Mendelsohn's The Lost

I've just finished Daniel Mendelsohn's The Lost: A Search for Six of Six Million, and am finding it tough to describe the book because it's so good in so many ways. The guiding impulse behind the book is Mendelsohn's curiosity, then growing obsession, to learn exactly how his great uncle Shmiel, and his wife and four daughters, died at the hands of the Nazis in the Ukranian village of Bolechow. So, the book is technically a memoir, as it chronicles Mendelsohn's treks all over the planet to interview the few survivors from the village still alive (out of 3,000 Jewish inhabitants of the shtetl, something like 48 managed to hide from the Nazis and emerge at war's end).

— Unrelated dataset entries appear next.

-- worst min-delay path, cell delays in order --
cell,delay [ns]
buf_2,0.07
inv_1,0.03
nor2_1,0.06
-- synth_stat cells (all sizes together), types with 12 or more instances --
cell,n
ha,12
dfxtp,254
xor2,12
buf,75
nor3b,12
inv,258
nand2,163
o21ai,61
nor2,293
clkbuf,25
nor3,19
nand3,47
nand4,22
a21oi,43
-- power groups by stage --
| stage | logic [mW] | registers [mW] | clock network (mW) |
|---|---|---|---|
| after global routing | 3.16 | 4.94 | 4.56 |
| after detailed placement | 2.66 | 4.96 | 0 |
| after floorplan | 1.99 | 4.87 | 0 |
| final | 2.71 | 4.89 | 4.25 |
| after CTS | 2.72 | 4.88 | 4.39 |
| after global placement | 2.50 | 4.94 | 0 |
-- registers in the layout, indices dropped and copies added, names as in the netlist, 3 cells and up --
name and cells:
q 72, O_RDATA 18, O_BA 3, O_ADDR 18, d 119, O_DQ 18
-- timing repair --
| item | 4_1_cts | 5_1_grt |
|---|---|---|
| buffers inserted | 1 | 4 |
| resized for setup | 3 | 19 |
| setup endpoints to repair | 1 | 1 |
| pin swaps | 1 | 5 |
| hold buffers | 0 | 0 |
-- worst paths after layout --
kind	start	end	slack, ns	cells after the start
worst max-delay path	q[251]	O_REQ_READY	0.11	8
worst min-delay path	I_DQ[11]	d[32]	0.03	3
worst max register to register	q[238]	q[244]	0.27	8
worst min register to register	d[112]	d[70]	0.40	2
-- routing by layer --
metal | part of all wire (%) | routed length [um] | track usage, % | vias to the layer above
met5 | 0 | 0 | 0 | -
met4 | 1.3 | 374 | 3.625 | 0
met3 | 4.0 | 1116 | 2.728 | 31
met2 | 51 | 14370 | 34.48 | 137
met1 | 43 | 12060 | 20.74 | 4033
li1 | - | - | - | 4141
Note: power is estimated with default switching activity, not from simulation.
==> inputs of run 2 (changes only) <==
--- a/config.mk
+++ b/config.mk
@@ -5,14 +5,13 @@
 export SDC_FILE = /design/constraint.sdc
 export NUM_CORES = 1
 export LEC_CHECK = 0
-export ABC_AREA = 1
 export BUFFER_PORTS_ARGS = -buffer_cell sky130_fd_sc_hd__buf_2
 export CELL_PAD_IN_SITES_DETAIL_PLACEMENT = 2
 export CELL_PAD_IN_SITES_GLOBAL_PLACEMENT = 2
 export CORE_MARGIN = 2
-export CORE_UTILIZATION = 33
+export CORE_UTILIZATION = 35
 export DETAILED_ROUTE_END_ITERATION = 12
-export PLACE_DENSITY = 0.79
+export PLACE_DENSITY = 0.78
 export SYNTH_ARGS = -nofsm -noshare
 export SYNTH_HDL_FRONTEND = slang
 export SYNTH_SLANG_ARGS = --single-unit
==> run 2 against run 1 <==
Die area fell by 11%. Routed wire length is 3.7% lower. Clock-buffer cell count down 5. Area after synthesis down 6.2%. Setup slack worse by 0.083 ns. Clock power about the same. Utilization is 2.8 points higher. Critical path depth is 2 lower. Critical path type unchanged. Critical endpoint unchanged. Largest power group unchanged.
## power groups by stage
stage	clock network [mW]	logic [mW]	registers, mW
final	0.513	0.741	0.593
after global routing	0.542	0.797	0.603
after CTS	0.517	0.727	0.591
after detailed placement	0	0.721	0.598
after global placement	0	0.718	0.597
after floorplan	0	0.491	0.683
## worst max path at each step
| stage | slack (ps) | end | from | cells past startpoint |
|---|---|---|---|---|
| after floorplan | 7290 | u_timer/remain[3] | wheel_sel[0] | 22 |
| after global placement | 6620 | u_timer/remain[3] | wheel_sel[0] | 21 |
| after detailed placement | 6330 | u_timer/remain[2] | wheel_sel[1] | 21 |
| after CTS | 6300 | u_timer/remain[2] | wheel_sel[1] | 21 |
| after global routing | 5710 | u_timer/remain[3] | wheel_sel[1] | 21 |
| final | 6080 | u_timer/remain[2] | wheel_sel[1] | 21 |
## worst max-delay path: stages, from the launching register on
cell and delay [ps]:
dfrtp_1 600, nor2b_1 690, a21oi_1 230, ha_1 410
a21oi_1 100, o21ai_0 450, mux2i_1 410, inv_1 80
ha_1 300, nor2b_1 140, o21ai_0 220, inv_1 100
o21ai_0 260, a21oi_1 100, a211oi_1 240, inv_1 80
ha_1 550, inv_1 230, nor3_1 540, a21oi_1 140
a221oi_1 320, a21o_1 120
<file path="src/design/plh_pkg.sv">
`default_nettype none
package plh_pkg;
  // Lock counter select codes and their cycle counts
  localparam logic [1:0] LCNT_SEL_5 = 2'h0;
  localparam logic [1:0] LCNT_SEL_B = 2'h1;
  localparam logic [1:0] LCNT_SEL_C = 2'h2;
  localparam logic [7:0] LCNT_5 = 8'h05;
  localparam logic [7:0] LCNT_B = 8'h10;
  localparam logic [7:0] LCNT_C = 8'h40;
  localparam logic [7:0] LCNT_D = 8'hFF;
  // Window select: zero is the high range
  localparam logic WIN_HIGH = 1'h0;
  // Lock thresholds in edge-difference units, per backlash width
  localparam logic [7:0] LTHR_HI_0 = 8'h20;
  localparam logic [7:0] LTHR_HI_1 = 8'h28;
  localparam logic [7:0] LTHR_HI_2 = 8'h30;
  localparam logic [7:0] LTHR_HI_3 = 8'h38;
  localparam logic [7:0] LTHR_LO_0 = 8'h08;
  localparam logic [7:0] LTHR_LO_1 = 8'h0C;
  localparam logic [7:0] LTHR_LO_2 = 8'h10;
  localparam logic [7:0] LTHR_LO_3 = 8'h14;
  // Unlock window is lock window plus this margin
  localparam logic [7:0] UNLOCK_MARGIN = 8'h10;
  // Lock pin control codes
  localparam logic [5:0] LPIN_LOW = 6'h00;
  localparam logic [5:0] LPIN_DLD = 6'h01;
  localparam logic [5:0] LPIN_HIGH = 6'h02;
  localparam logic [5:0] LPIN_CSRC = 6'h04;
  // Status pin control codes
  localparam logic [5:0] STAT_LOW = 6'h00;
  localparam logic [5:0] STAT_DLD = 6'h01;
  localparam logic [5:0] STAT_LDCMP = 6'h02;
  localparam logic [5:0] STAT_HOLD = 6'h03;
  // Reference monitor pin control codes
  localparam logic [4:0] RMON_LOW = 5'h00;
  localparam logic [4:0] RMON_DLD = 5'h01;
  localparam logic [4:0] RMON_LDCMP = 5'h02;
  // Output and channel counts
  localparam int unsigned NUM_OUT = 16;
  localparam int unsigned NUM_CH = 4;
  // Reset values
  localparam logic [7:0] CNT_RST = 8'h00;
  localparam logic [15:0] QCNT_RST = 16'h0000;
  typedef enum logic [1:0] {
    HO_RUN,
    HO_HOLD,
    HO_REARM
  } plh_ho_state_t;
endpackage
`default_nettype wire

</file>
<file path="src/design/plh_lock_holdover.sv">
// Functional notes
// - Lock declared after selected count of consecutive cycles below lock window.
// - Lock held until one cycle exceeds unlock window, then dropped at once.
// - Unlock window always wider than lock window, giving hysteresis.
// - Windows depend on window select and backlash width only.
// - Counter code zero means five qualifying cycles.
// - Window select zero picks the high range window.
// - Lock detector runs only while its disable bit is zero.
// - Lock flag selectable onto lock, status and monitor pins.
// - Lock pin comparator routable to monitor or status pin.
// - Lock pin code 0x04 selects charged current-source lock mode.
// - Comparator disabled means holdover sees the lock pin as high.
// - Global holdover enable gates both holdover modes.
// - External holdover bit: zero automatic, one sync-pin manual.
// - Manual: sync falling edge tri-states the charge pump immediately.
// - Manual exit after sync high on next reference edge only.
// - Leaving tri-state resets feedback B counter on that same edge.
// - Channels without ignore-sync turn off while sync is low.
// - Automatic: sensed lock pin low enters tri-state.
// - After automatic exit, no re-entry until lock pin goes high.
// - Holdover follows selected reference; exits on its next edge.
// - Switchover enable, preferred reference and buffer enables pick the reference.
// - Gated outputs enable only while charged qualifier is high.
`default_nettype none
module plh_lock_holdover (
  // Clock and reset
  input wire logic core_clk_i,
  input wire logic sys_rst_i,
  // Reference edges at the phase detector
  input wire logic first_reference_edge_i,
  input wire logic second_reference_edge_i,
  input wire logic [7:0] edge_diff_i,
  // Lock detect configuration
  input wire logic [1:0] lock_count_sel_i,
  input wire logic lock_window_sel_i,
  input wire logic [1:0] backlash_width_i,
  input wire logic dld_disable_i,
  input wire logic [15:0] qual_term_cnt_i,
  // Pin control
  input wire logic [5:0] lock_pin_ctrl_i,
  input wire logic [5:0] status_pin_ctrl_i,
  input wire logic [4:0] monitor_pin_ctrl_i,
  input wire logic lock_cmp_en_i,
  // Holdover control
  input wire logic holdover_en_i,
  input wire logic ext_holdover_i,
  input wire logic sync_n_i,
  // Reference selection
  input wire logic auto_switch_en_i,
  input wire logic prefer_second_i,
  input wire logic [1:0] ref_buf_en_i,
  // Channel and output gating
  input wire logic [3:0] ignore_sync_i,
  input wire logic [15:0] out_req_en_i,
  input wire logic [15:0] out_gate_en_i,
  // Lock status
  output logic edge_window_lock_flag_o,
  output logic charged_lock_qualifier_o,
  output logic lock_pin_o,
  output logic status_pin_o,
  output logic reference_monitor_pin_o,
  // Holdover status
  output logic cp_hiz_o,
  output logic b_cnt_reset_o,
  output logic ref_sel_o,
  // Distribution
  output logic [3:0] dist_off_o,
  output logic [15:0] out_en_o
);
  typedef struct packed {
    plh_pkg::plh_ho_state_t ho;
    logic sync_prev;
    logic [7:0] lock_cnt;
    logic edge_window_lock_flag;
    logic ref_sel;
    logic cp_hiz;
    logic b_rst;
    logic lock_pin;
    logic status_pin;
    logic mon_pin;
    logic [3:0] dist_off;
    logic [15:0] out_en;
  } plh_st_t;

  plh_st_t st_r;
  plh_st_t st_nxt;
  logic charged_lock_qualifier;

  // Required consecutive count for a counter code
  function automatic logic [7:0] lock_need(input logic [1:0] sel);
    logic [7:0] n;
    unique case (sel)
      plh_pkg::LCNT_SEL_5: n = plh_pkg::LCNT_5;
      plh_pkg::LCNT_SEL_B: n = plh_pkg::LCNT_B;
      plh_pkg::LCNT_SEL_C: n = plh_pkg::LCNT_C;
      default: n = plh_pkg::LCNT_D;
    endcase
    return n;
  endfunction

  // Lock window from range and backlash width
  function automatic logic [7:0] lock_thr(input logic win, input logic [1:0] abl);
    logic [7:0] t;
    if (win == plh_pkg::WIN_HIGH)
    begin
      unique case (abl)
        2'h0: t = plh_pkg::LTHR_HI_0;
        2'h1: t = plh_pkg::LTHR_HI_1;
        2'h2: t = plh_pkg::LTHR_HI_2;
        default: t = plh_pkg::LTHR_HI_3;
      endcase
    end
    else
    begin
      unique case (abl)
        2'h0: t = plh_pkg::LTHR_LO_0;
        2'h1: t = plh_pkg::LTHR_LO_1;
        2'h2: t = plh_pkg::LTHR_LO_2;
        default: t = plh_pkg::LTHR_LO_3;
      endcase
    end
    return t;
  endfunction

  plh_qual u_qual (
    .core_clk_i(core_clk_i),
    .sys_rst_i(sys_rst_i),
    .lock_flag_i(st_r.edge_window_lock_flag),
    .term_cnt_i(qual_term_cnt_i),
    .charged_lock_qualifier_o(charged_lock_qualifier)
  );

  logic ref_sel;
  logic ref_edge;
  logic [7:0] lthr;
  logic [7:0] uthr;
  logic [7:0] need;
  logic sensed;
  logic sync_fall;
  logic leave;
  logic lp;

  always_comb
  begin
    st_nxt = st_r;
    // Preferred reference, swapped only when automatic switchover finds it disabled
    ref_sel = prefer_second_i;
    if (auto_switch_en_i && !ref_buf_en_i[prefer_second_i])
      ref_sel = !prefer_second_i;
    // Only the selected, enabled reference counts as an edge
    if (ref_sel)
      ref_edge = second_reference_edge_i && ref_buf_en_i[1];
    else
      ref_edge = first_reference_edge_i && ref_buf_en_i[0];
    st_nxt.ref_sel = ref_sel;

    // Window decode
    lthr = lock_thr(lock_window_sel_i, backlash_width_i);
    // Margin keeps unlock strictly wider; saturate at top
    if (lthr > (8'hFF - plh_pkg::UNLOCK_MARGIN))
      uthr = 8'hFF;
    else
      uthr = lthr + plh_pkg::UNLOCK_MARGIN;
    need = lock_need(lock_count_sel_i);

    // Digital lock detector, evaluated once per reference cycle
    if (dld_disable_i)
    begin
      st_nxt.edge_window_lock_flag = 1'b0;
      st_nxt.lock_cnt = plh_pkg::CNT_RST;
    end
    else if (ref_edge)
    begin
      if (st_r.edge_window_lock_flag)
      begin
        // One cycle past unlock window drops lock
        if (edge_diff_i > uthr)
        begin
          st_nxt.edge_window_lock_flag = 1'b0;
          st_nxt.lock_cnt = plh_pkg::CNT_RST;
        end
      end
      else if (edge_diff_i < lthr)
      begin
        if (st_r.lock_cnt + 8'h01 >= need)
        begin
          st_nxt.edge_window_lock_flag = 1'b1;
          st_nxt.lock_cnt = plh_pkg::CNT_RST;
        end
        else
        begin
          st_nxt.lock_cnt = st_r.lock_cnt + 8'h01;
        end
      end
      else
      begin
        // Run broken: start over
        st_nxt.lock_cnt = plh_pkg::CNT_RST;
      end
    end

    // Lock pin source
    unique case (lock_pin_ctrl_i)
      plh_pkg::LPIN_DLD: lp = st_r.edge_window_lock_flag;
      plh_pkg::LPIN_HIGH: lp = 1'b1;
      plh_pkg::LPIN_CSRC: lp = charged_lock_qualifier;
      default: lp = 1'b0;
    endcase
    st_nxt.lock_pin = lp;
    // Comparator off reads as high
    sensed = lock_cmp_en_i ? st_r.lock_pin : 1'b1;

    // Status pin source
    unique case (status_pin_ctrl_i)
      plh_pkg::STAT_DLD: st_nxt.status_pin = st_r.edge_window_lock_flag;
      plh_pkg::STAT_LDCMP: st_nxt.status_pin = lock_cmp_en_i && st_r.lock_pin;
      plh_pkg::STAT_HOLD: st_nxt.status_pin = st_r.cp_hiz;
      default: st_nxt.status_pin = 1'b0;
    endcase

    // Monitor pin source
    unique case (monitor_pin_ctrl_i)
      plh_pkg::RMON_DLD: st_nxt.mon_pin = st_r.edge_window_lock_flag;
      plh_pkg::RMON_LDCMP: st_nxt.mon_pin = lock_cmp_en_i && st_r.lock_pin;
      default: st_nxt.mon_pin = 1'b0;
    endcase

    // Holdover
    st_nxt.sync_prev = sync_n_i;
    sync_fall = st_r.sync_prev && !sync_n_i;
    leave = 1'b0;
    if (!holdover_en_i)
    begin
      st_nxt.ho = plh_pkg::HO_RUN;
    end
    else
    begin
      unique case (st_r.ho)
        plh_pkg::HO_RUN:
        begin
          if (ext_holdover_i)
          begin
            // Edge, not level, starts manual holdover
            if (sync_fall)
              st_nxt.ho = plh_pkg::HO_HOLD;
          end
          else if (!sensed)
          begin
            st_nxt.ho = plh_pkg::HO_HOLD;
          end
        end
        plh_pkg::HO_HOLD:
        begin
          // Without reference edges the pump stays tri-stated
          if (ref_edge && (!ext_holdover_i || sync_n_i))
          begin
            leave = 1'b1;
            st_nxt.ho = ext_holdover_i ? plh_pkg::HO_RUN : plh_pkg::HO_REARM;
          end
        end
        plh_pkg::HO_REARM:
        begin
          // Stale low lock pin must not retrigger at once
          if (ext_holdover_i)
          begin
            // A sync edge still counts after a mode change
            st_nxt.ho = sync_fall ? plh_pkg::HO_HOLD : plh_pkg::HO_RUN;
          end
          else if (sensed)
          begin
            st_nxt.ho = plh_pkg::HO_RUN;
          end
        end
        default: st_nxt.ho = plh_pkg::HO_RUN;
      endcase
    end
    st_nxt.cp_hiz = holdover_en_i && (st_nxt.ho == plh_pkg::HO_HOLD);
    // B counter reset pulses with the exit edge; prescaler untouched
    st_nxt.b_rst = leave;

    // Channel outputs off while sync low unless told to ignore
    st_nxt.dist_off = ~ignore_sync_i & {plh_pkg::NUM_CH{~sync_n_i}};
  end

  // Per-output gating on the charged qualifier
  genvar gi;
  logic [15:0] oen;
  generate
    for (gi = 0; gi < plh_pkg::NUM_OUT; gi++)
    begin : g_out
      assign oen[gi] = out_req_en_i[gi] && (!out_gate_en_i[gi] || charged_lock_qualifier);
    end
  endgenerate

  always_ff @(posedge core_clk_i or posedge sys_rst_i)
  begin
    if (sys_rst_i)
    begin
      st_r <= '0;
      st_r.ho <= plh_pkg::HO_RUN;
      st_r.sync_prev <= 1'b1;
    end
    else
    begin
      st_r <= st_nxt;
      st_r.out_en <= oen;
    end
  end

  assign edge_window_lock_flag_o = st_r.edge_window_lock_flag;
  assign charged_lock_qualifier_o = charged_lock_qualifier;
  assign lock_pin_o = st_r.lock_pin;
  assign status_pin_o = st_r.status_pin;
  assign reference_monitor_pin_o = st_r.mon_pin;
  assign cp_hiz_o = st_r.cp_hiz;
  assign b_cnt_reset_o = st_r.b_rst;
  assign ref_sel_o = st_r.ref_sel;
  assign dist_off_o = st_r.dist_off;
  assign out_en_o = st_r.out_en;
endmodule
`default_nettype wire

</file>
<file path="src/design/plh_qual.sv">
`default_nettype none
module plh_qual (
  // Clock and reset
  input wire logic core_clk_i,
  input wire logic sys_rst_i,
  // Lock flag and terminal count
  input wire logic lock_flag_i,
  input wire logic [15:0] term_cnt_i,
  // Qualified lock
  output logic charged_lock_qualifier_o
);
  typedef struct packed {
    logic [15:0] cnt;
    logic q;
  } plh_qual_st_t;

  plh_qual_st_t st_r;
  plh_qual_st_t st_nxt;

  always_comb
  begin
    st_nxt = st_r;
    if (!lock_flag_i)
    begin
      // Any false cycle discharges at once
      st_nxt.cnt = plh_pkg::QCNT_RST;
      st_nxt.q = 1'b0;
    end
    else if (st_r.cnt >= term_cnt_i)
    begin
      st_nxt.q = 1'b1;
    end
    else
    begin
      st_nxt.cnt = st_r.cnt + 16'h0001;
    end
  end

  always_ff @(posedge core_clk_i or posedge sys_rst_i)
  begin
    if (sys_rst_i)
      st_r <= '0;
    else
      st_r <= st_nxt;
  end

  assign charged_lock_qualifier_o = st_r.q;
endmodule
`default_nettype wire

</file>
<file path="config.mk">
export PLATFORM = sky130hd
export DESIGN_NAME = plh_lock_holdover
export DESIGN_NICKNAME = d
export VERILOG_FILES = /design/src/design/plh_pkg.sv /design/src/design/plh_lock_holdover.sv /design/src/design/plh_qual.sv
export SDC_FILE = /design/constraint.sdc
export NUM_CORES = 1
export LEC_CHECK = 0
export ABC_AREA = 1
export BUFFER_PORTS_ARGS = -buffer_cell sky130_fd_sc_hd__buf_2
export CAP_MARGIN = 20
export CORE_MARGIN = 5
export CORE_UTILIZATION = 52
export CTS_CLUSTER_DIAMETER = 60
export DETAILED_ROUTE_END_ITERATION = 8
export GPL_TIMING_DRIVEN = 1
export PLACE_DENSITY = 0.91
export SKIP_LAST_GASP = 1
export SYNTH_ARGS = -nofsm -noshare
export SYNTH_HDL_FRONTEND = slang
export SYNTH_SLANG_ARGS = --single-unit
</file>
<file path="constraint.sdc">
create_clock -name core_clk_i -period 2.75 [get_ports core_clk_i]
set_clock_uncertainty 0.2 [all_clocks]
set_input_delay 0.275 -clock core_clk_i [delete_from_list [all_inputs] [get_ports core_clk_i]]
set_output_delay 0.275 -clock core_clk_i [all_outputs]
set_load 0.005 [all_outputs]
</file>
---- Word level (Yosys, flattened, before mapping) ----
Index checks and enable logic that the tools add are counted.
word-level totals
  bits in registers ....................... 55
  input port bits ......................... 95
  output and inout bits ................... 28
  word-level logic and storage cells ...... 146
cells by class
  add/subtract/negate cells ............... 3
  $lt $le $gt $ge ......................... 6
  eq/ne operators ......................... 18
  muxes and demuxes ....................... 37
  bitwise operators ....................... 3
  reductions and logical operators ........ 65
operators by type and width
  kind                                                                   number
  9-bit two-way mux                                                      4
  8-bit two-way mux                                                      4
  5-bit one-hot mux with 3 select lines                                  2
  8-bit one-hot mux with 3 select lines                                  1
  1-bit logical AND                                                      23
  1-bit zero test                                                        20
  6-bit by 2-bit equality test with 1-bit output, second input constant  3
  1-bit logical OR                                                       17
  17-bit two-way mux                                                     1
  16-bit by 1-bit adder with 16-bit output, second input constant        1
  16-bit >= comparator                                                   1
  16-bit two-way mux                                                     1
  2-bit two-way mux                                                      8
  6-bit by 1-bit equality test with 1-bit output, second input constant  2
  1-bit two-way mux                                                      12
  8-bit by 1-bit adder with 8-bit output, second input constant          1
  8-bit by 5-bit adder with 8-bit output, second input constant          1
  2-bit by 1-bit equality test with 1-bit output, second input constant  4
  8-bit >= comparator                                                    1
  8-bit > comparator                                                     1
  8-bit > comparator, second input constant                              1
  8-bit < comparator                                                     1
  2-bit equality test, second input constant                             3
  6-bit by 3-bit equality test with 1-bit output, second input constant  1
  15 further kinds                                                       18

---- Longest topological paths before layout ----
  depth after elaboration ................. 12
  mapped depth ............................ 15
  mapped depth without buffers ............ 15

---- Cells and area by module ----
A second synthesis with hierarchy kept.
unflattened totals
  cells, all modules ...................... 517
  area, all modules ....................... 3960.0 um2
by module, submodules not included
  module             instances  cells each  area an instance (um2)  seq. area each (um2)
  plh_lock_holdover  1          287         2398.6                  952.2
  plh_qual           1          230         1561.5                  425.4

---- Worst setup path before layout ----
OpenSTA, ideal clock, no wires.
  kind .................................... reg-to-reg
  start ................................... reg st_r[27] (netlist name)
  end ..................................... reg st_r[27] (netlist name)
  setup time .............................. 0.065 ns
  arrival ................................. 1.874 ns
  data required time ...................... 2.485 ns
  slack ................................... 0.610 ns
  cell stages (with the launch flop) ...... 14
  path buffers ............................ 0
  period minus slack after synthesis ...... 2.140 ns
  cell sequence ........................... dfrtp_1 ha_1 nand2_1 nor2_1 nand2_1 xor2_1 inv_1 ha_1 nand2_1 o21a_1 nand3_2 nor2_1 nand2_1 nand2_1
on the way
  longest elaborated chain between the ends .. 7
RTL lines
  element                                   line                                                text
  start: declaration                        plh_lock_holdover.sv:85                             plh_st_t st_r;
  start signal: assignment                  plh_lock_holdover.sv:305                            st_r <= st_nxt;
  8-bit by 1-bit adder with 8-bit output *  plh_lock_holdover.sv:185, plh_lock_holdover.sv:192
  8-bit >= comparator                       plh_lock_holdover.sv:185                            if (st_r.lock_cnt + 8'h01 >= need)
  8-bit two-way mux *                       plh_lock_holdover.sv:185
  8-bit two-way mux *                       plh_lock_holdover.sv:183                            else if (edge_diff_i < lthr)
  9-bit two-way mux *                       plh_lock_holdover.sv:174                            if (st_r.edge_window_lock_flag)
  9-bit two-way mux *                       plh_lock_holdover.sv:172                            else if (ref_edge)
  9-bit two-way mux *                       plh_lock_holdover.sv:167                            if (dld_disable_i)
Mark *: on every way between the ends. The rest lies on a longest branch, timed or not. The select of a mux whose other input is x is not followed.
A chain may end at the register's enable or synchronous reset.

---- Worst setup path in the final report ----
  start ................................... reg st_r[27] (netlist name)
  end ..................................... reg st_r[30] (netlist name)
Same word-level chain as after synthesis.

But The Lost is also an extended meditation on love and family, Yiddish culture, and the uses of memory, among other things. The book has an elaborate structure, moving between the detective story focusing on when and where the lost family members perished, his memories of growing up under the influence of his grandfather (Shmiel's brother), and passages in which Mendelsohn compares ancient and contemporary glossings of the first several parashas--the readings from Genesis with which the Torah begins. Yet that structure, though it is explicit, never feels cumbersome or ostentatious.

And the writing itself is gorgeous. Toward the end of the book, when Mendelsohn has made his final discovery, he gives us this:

"I had traveled far, had circled the planet and studied my Torah, and at the very end of my search I was standing, finally, in the place where everything begins: the tree in the garden, the tree of knowledge that, as I long ago learned, is something divided, something that because growth occurs only through the medium of time, brings both pleasure and, finally, sorrow."

Though the book isn't poetry, passages like that are. I cannot get this book out of my head, and I can't recommend it strongly enough.